We see racial bias models on systems gone wrong at large scale, often unnoticed like on interfaces that are familiar to us like automatic photo cropping that is more favorable to white faces or physical products like a pulse oximeters that are biased by design and are less accurate for Black people.
The sources of racial bias in data, in addition to human decisions, are sensors in our phones, cameras, other smart devices and infrastructure, language generation across broadcast, social and traditional media, application forms and voice enable devices, and transactional data generated by commerce and financial institutions. Collecting unfiltered data introduces cultural artifacts, stereotypes and prejudice.

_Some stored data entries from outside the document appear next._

**src/hw/vga_pkg.sv**
```systemverilog
package vga_pkg;

    // horizontal line timing in pixel clocks, 640x480 at 60 Hz
    localparam int h_active     = 640;
    localparam int h_sync_start = 656;
    localparam int h_sync_end   = 752; // exclusive
    localparam int h_total      = 800;

    // vertical frame timing in lines
    localparam int v_active     = 480;
    localparam int v_sync_start = 490;
    localparam int v_sync_end   = 492; // exclusive
    localparam int v_total      = 525;

    // centered 320x240 window that is fed from the frame buffer
    localparam int win_x0 = 160;
    localparam int win_x1 = 480; // exclusive
    localparam int win_y0 = 120;
    localparam int win_y1 = 360; // exclusive

    localparam int win_pixels = (win_x1 - win_x0) * (win_y1 - win_y0);

    // 17 bits covers the 76800 window words
    localparam int fb_addr_w = 17;

    // both beam counters fit in 10 bits
    localparam int count_w = 10;

    // beam counters to pins: one cycle of RAM read, one cycle of output register
    localparam int pipe_delay = 2;

    // one RGB565 word
    // the writer and the RAM only move it around as raw bits
    // scan-out is the one place that splits it into color fields
    typedef union packed {
        logic [15:0] raw;
        struct packed {
            logic [4:0] red;   // bits 15:11
            logic [5:0] green; // bits 10:5
            logic [4:0] blue;  // bits 4:0
        } rgb;
    } pixel_word_u;

endpackage

```
**src/hw/raster_timing.sv**
```systemverilog
module raster_timing (
    input  logic                        clk_25m,
    input  logic                        rst_n,
    output logic [vga_pkg::count_w-1:0] h_count,
    output logic [vga_pkg::count_w-1:0] v_count,
    output logic                        hsync,
    output logic                        vsync
);
    import vga_pkg::*;

    logic             h_last;
    logic             v_last;
    logic             hs_now;
    logic             vs_now;
    logic [pipe_delay-1:0] hs_pipe;
    logic [pipe_delay-1:0] vs_pipe;

    assign h_last = (h_count == count_w'(h_total - 1));
    assign v_last = (v_count == count_w'(v_total - 1));

    // beam position, the first cycle after reset is (0, 0)
    always_ff @(posedge clk_25m or negedge rst_n) begin
        if (!rst_n) begin
            h_count <= '0;
            v_count <= '0;
        end else if (h_last) begin
            h_count <= '0;
            if (v_last) begin
                v_count <= '0;
            end else begin
                v_count <= v_count + 1'b1;
            end
        end else begin
            h_count <= h_count + 1'b1;
        end
    end

    // sync windows as seen by the current beam position
    assign hs_now = (h_count >= count_w'(h_sync_start)) && (h_count < count_w'(h_sync_end));
    assign vs_now = (v_count >= count_w'(v_sync_start)) && (v_count < count_w'(v_sync_end));

    // the sync flags ride the same number of stages as the color path
    // so a pulse lines up with the pixel data it belongs to
    always_ff @(posedge clk_25m or negedge rst_n) begin
        if (!rst_n) begin
            hs_pipe <= '0;
            vs_pipe <= '0;
        end else begin
            hs_pipe <= {hs_pipe[pipe_delay-2:0], hs_now};
            vs_pipe <= {vs_pipe[pipe_delay-2:0], vs_now};
        end
    end

    // both pulses are active low, so a cleared pipe leaves them high
    assign hsync = ~hs_pipe[pipe_delay-1];
    assign vsync = ~vs_pipe[pipe_delay-1];

    // the wrap compare must catch every line and frame end
    a_count_range: assert property (
        @(posedge clk_25m) disable iff (!rst_n)
        (h_count < count_w'(h_total)) && (v_count < count_w'(v_total))
    ) else $error("raster counter out of range h=%0d v=%0d", h_count, v_count);

endmodule

```
**config.mk**
```make
export PLATFORM = sky130hd
export DESIGN_NAME = raster_timing
export DESIGN_NICKNAME = d
export VERILOG_FILES = /design/src/hw/vga_pkg.sv /design/src/hw/raster_timing.sv
export SDC_FILE = /design/constraint.sdc
export NUM_CORES = 1
export LEC_CHECK = 0
export ABC_AREA = 1
export BUFFER_PORTS_ARGS = -buffer_cell sky130_fd_sc_hd__buf_2
export CAP_MARGIN = 40
export CORE_MARGIN = 2
export CORE_UTILIZATION = 49
export DETAILED_ROUTE_END_ITERATION = 8
export PLACE_DENSITY = 0.73
export REMOVE_ABC_BUFFERS = 1
export SETUP_SLACK_MARGIN = 0.5
export SKIP_LAST_GASP = 1
export SLEW_MARGIN = 15
export SYNTH_ARGS = -nofsm -noshare
export SYNTH_HDL_FRONTEND = slang
export SYNTH_SLANG_ARGS = --single-unit
```
**constraint.sdc**
```tcl
create_clock -name clk_25m -period 1.4 [get_ports clk_25m]
set_clock_uncertainty 0.2 [all_clocks]
set_input_delay 0.14 -clock clk_25m [delete_from_list [all_inputs] [get_ports clk_25m]]
set_output_delay 0.14 -clock clk_25m [all_outputs]
set_load 0.1 [all_outputs]
```
======== After elaboration in Yosys (flattened, before gate mapping) ========
Index checks and enable logic that the tools add are counted.
W data, S select, Z words.
word-level totals
  output and inout bits ................... 22
  register bits after elaboration ......... 24
cells by class
  bitwise operators ....................... 2
  multiplexer cells ....................... 2
  order comparisons ....................... 4
  equal/unequal tests ..................... 2
  add/sub/neg operators ................... 2
  reductions and logical operators ........ 2
operator list
  cell                     count
  $add A10 B1 Y10 const B  2
  $eq A10 B10 Y1 const B   2
  $mux W10                 2
  $ge A10 B10 Y1 const B   1
  $ge A10 B9 Y1 const B    1
  $lt A10 B10 Y1 const B   1
  $lt A10 B9 Y1 const B    1
  $logic_and A1 B1 Y1      2
  $not A1 Y1               2

======== Logic depth before layout (Yosys ltp) ========
Gate-level depths: netlist of the first run.
  depth in word-level cells ............... 2
  depth in mapped cells ................... 8
  mapped depth without buffers ............ 8

======== Least setup slack after synthesis of the first run ========
Ideal clock, no wire load.
  path kind ............................... reg-to-reg
  from .................................... reg h_count[0] (netlist bit)
  to ...................................... reg v_count[6] (netlist bit)
  period minus slack after synthesis ...... 2,291 ps
  stages on the path, launching flop included .. 9
  arrival time ............................ 1,965 ps
  slack ................................... -891 ps
  library setup time ...................... 125 ps
  cells stage by stage .................... dfrtp_1 ha_1 nand2_2 nor2_4 nand3_4 nor2_8 inv_2 nand2_1 o21ai_1
between the ends
  cells in the longest elaborated chain, start to end .. 1
ends and longest elaborated chain
  what                      line                 RTL
  start: declaration        raster_timing.sv:4   output logic [vga_pkg::count_w-1:0] h_count,
  start signal: assignment  raster_timing.sv:34  h_count <= h_count + 1'b1;
  $eq A10 B10 Y1            raster_timing.sv:18  assign h_last = (h_count == count_w'(h_total - 1));
  end signal: assignment    raster_timing.sv:31  v_count <= v_count + 1'b1;
  end: declaration          raster_timing.sv:5   output logic [vga_pkg::count_w-1:0] v_count,
No other way between the ends.
A chain may end at the register's enable or synchronous reset.

======== Worst setup path in the final report of the first run ========
  from .................................... reg h_count[1] (netlist bit)
  to ...................................... reg v_count[4] (netlist bit)
The elaborated chain is that of the path after synthesis.

==> key figures, run 1 <==
Timing
  – Fin crit share: 122.0%
  – Measured slew at the worst slew-check pin: 0.5464 ns
  – Worst Slack Setup Final: -0.3086 ns
  – F_max: 0.5853 GHz
  – Period minus WS final: approximately 1.7 ns
  – Final hold vios: 24
  – Pins Over Slew Limit: 0
  – Worst hold slack: -0.4244 ns
  – Slew Limit Headroom: 63.58%
  – # setup viols final: 27
  – RSZ-0062 raised after global routing: yes

Global route
  – Gr ovfl total: 0
  – Initial antenna violation count: 0
  – Largest net degree at the start of global routing: 25
  – Total track usage: 33.38%
  – Vias in the first global route: 1627
  – First-pass GRT wire length: 7.907 mm

Clock network
  – Root Driver: clkbuf_4
  – Worst-skew pair later-pin latency: 0.32 ns
  – CTS Buffer Depth: 2
  – Clock-pin slew on the worst setup and hold paths: between 0.1 and 0.15 ns
  – TritonCTS Buffers: 3
  – # H-tree levels: 1
  – CTS tree: yes
  – Num Clock Sinks: 24

Place
  – Dpl cells: between 200 and 250
  – RePlAce Congestion: a little under 1
  – IO Port Bufs: 23
  – Post-DP HPWL: approximately 2.7 mm

Floorplanning
  – Placeable Area: 2500 um2
  – Die Y: 55.68 um
  – Die area: 3100 um2
  – Row cnt: 18
  – Initial core utilization: 52.35%
  – Die W: 55.68 um
  – Ports: 24

Finish
  – Antenna cells: 0
  – Final net count: 253
  – Syn-to-layout area delta: 83.75%
  – Fraction of layout cells with a size suffix above 1: 47.13%
  – Fillers: 60
  – Cell Count, Final, Fillers Out: 274

Synth
  – Synth warn: 0
  – Number of synthesized register bits: 24
  – Sequential share of the synthesized area: 45.89%
  – Unique masters post-synth: 23
  – Number of flops mapped to enable cells by yosys: 0
  – Asr flop ratio synth: 100.0%
  – Compound-gate portion of the synthesized area: 5.832%
  – Mapped Cells: 160
  – Main synth FF type: dfrtp_1
  – Mapped cell area: between 1000 and 1500 um2
  – Synth Area in Adders: 4.780%
  – Largest family of logic cells by synthesized area: simple AND/OR/NAND/NOR gates
  – Xor/xnor share of the synthesized area: under 10%
  – Post-Synth Simple-Gate Area: between 20 and 30%
  – Synthesized area per cell: 8.180 um2
  – Mux cell area share after synthesis: 0%

Critical path
  – Crit. End Element: flip-flop
  – R2r endpoint: v_count[4]$_DFFE_PN0N_
  – Critical Path RT: 1.44 ns
  – Worst setup path category: reg -> reg
  – WP data arrival: 1.75 ns
  – Worst r2r src: h_count[1]$_DFF_PN0_
  – Reg2Reg Depth: 8
  – Setup crit start kind: flip-flop
  – CP max FO: 10
  – Reg2Reg Setup Slack: -0.31 ns

Outcome
  – Status: complete, but fails checks
  – Failing checks: hold timing, setup timing

Run
  – Max_cap viols: 0

Drt
  – Final WL: 5.675 mm
  – Wire per inst: between 20 and 25 um
  – Avg Vias per Cell: a little under 6
  – Final antenna-violating net count: 0
  – # DRC: 0
  – Via count: roughly 1600
  – Drt first-iter violations: 114
  – Pre-Repair DR Iteration Count: 6

Power
  – Pwr dens: 429.5 nW/um2
  – Lkg Pwr: 0.001226 uW
  – VDD IR max: between 700 and 800 uV

Worst hold path
  – Hold crit path type: in -> async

Executive management should be aware of the risks and implications associated with unfair data practices.
The data drives analytics, machine learning models and artificial intelligence put into production and have significant ethical and moral dimensions that should be part of project risk assessments and algorithmic audits for data science and management teams—such as human rights and the imperative not to not erase underrepresent segments of the population. Ethical dimensions of impartiality and fairness requires developing the human sensitivity needed to understand how racial and prejudice affect data samples and how it impacts the lives of all people and their future.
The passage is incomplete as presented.